Rog doesn't live in Fulham. Ok? Got that? Sure? Good. Rog wants to come on like a rebel, an outsider, but he went to Oxford, he spends half his year in Austria, his book on Peter Sellers was made into a feature film and he is matey with 'loyal comrades-in-arms' Lynn Barber, Sam Leith, Francis Wheen, Gyles Brandreth amongst bag loads of other well-known, well-paid, establishment journos and writers. What exactly is the difference between someone who boasts of being a member of the Garrick and someone who boasts he is the 'only person to refuse an offer of membership of the Garrick?' Both are conceited bores.

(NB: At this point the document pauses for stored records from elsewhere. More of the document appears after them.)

### src/rtl/fir_meter_pkg.sv
// Shared definitions for the FIR response meter: FSM state encoding and
// counter sizing helper.
package fir_meter_pkg;

    typedef enum logic [1:0] {
        SETTLE  = 2'd0,
        MEASURE = 2'd1,
        REPORT  = 2'd2
    } meter_state_e;

    function automatic int cnt_width(input int n);
        int w;
        w = $clog2(n);
        return (w < 1) ? 1 : w;
    endfunction

endpackage

### src/rtl/minmax_tracker.sv
// Running signed maximum/minimum of a sample stream with clear, load
// (first sample of a window) and update controls.
module minmax_tracker #(
    parameter int DATA_WIDTH = 16
) (
    input  logic                  clk,
    input  logic                  rst_n,
    input  logic                  clear,
    input  logic                  load,
    input  logic                  update,
    input  logic [DATA_WIDTH-1:0] sample,
    output logic [DATA_WIDTH-1:0] cur_max,
    output logic [DATA_WIDTH-1:0] cur_min
);

    // Tracker registers: clear has priority over load, load over update.
    always_ff @(posedge clk) begin
        if (!rst_n) begin
            cur_max <= '0;
            cur_min <= '0;
        end else if (clear) begin
            cur_max <= '0;
            cur_min <= '0;
        end else if (load) begin
            cur_max <= sample;
            cur_min <= sample;
        end else if (update) begin
            if ($signed(sample) > $signed(cur_max)) begin
                cur_max <= sample;
            end else begin
                cur_max <= cur_max;
            end
            if ($signed(sample) < $signed(cur_min)) begin
                cur_min <= sample;
            end else begin
                cur_min <= cur_min;
            end
        end else begin
            cur_max <= cur_max;
            cur_min <= cur_min;
        end
    end

endmodule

'Seasonal Suicide Notes' is a well-presented little book with a nice Christmassy cover and it fits neatly into a Christmas stocking. Respect to the publishers who have done a good marketing job on it. The contents though are mediocre. Roger admires fine writing, but continues to fail to be able to produce it. This book is marginally better written than his biography of Burgess, having, as it does, a subject much closer to the writer's heart. At least, on this occasion, the scattershot spleen and monotonous, whiney tone only dirty the reader's feelings towards Lewis and not to somebody they might actually care about.

If you are looking for a great book about those left behind by life, try Lewis's Austrian compatriot, Thomas Bernhard. His novel 'The Loser' is as fine a book as I have read. Or if you like a narrative brimming with snotty cynicism how about 'Snooty Baronet' by Roger's uncle? Wyndham also has the humour, humanity and classy prose style that eludes his untalented nephew.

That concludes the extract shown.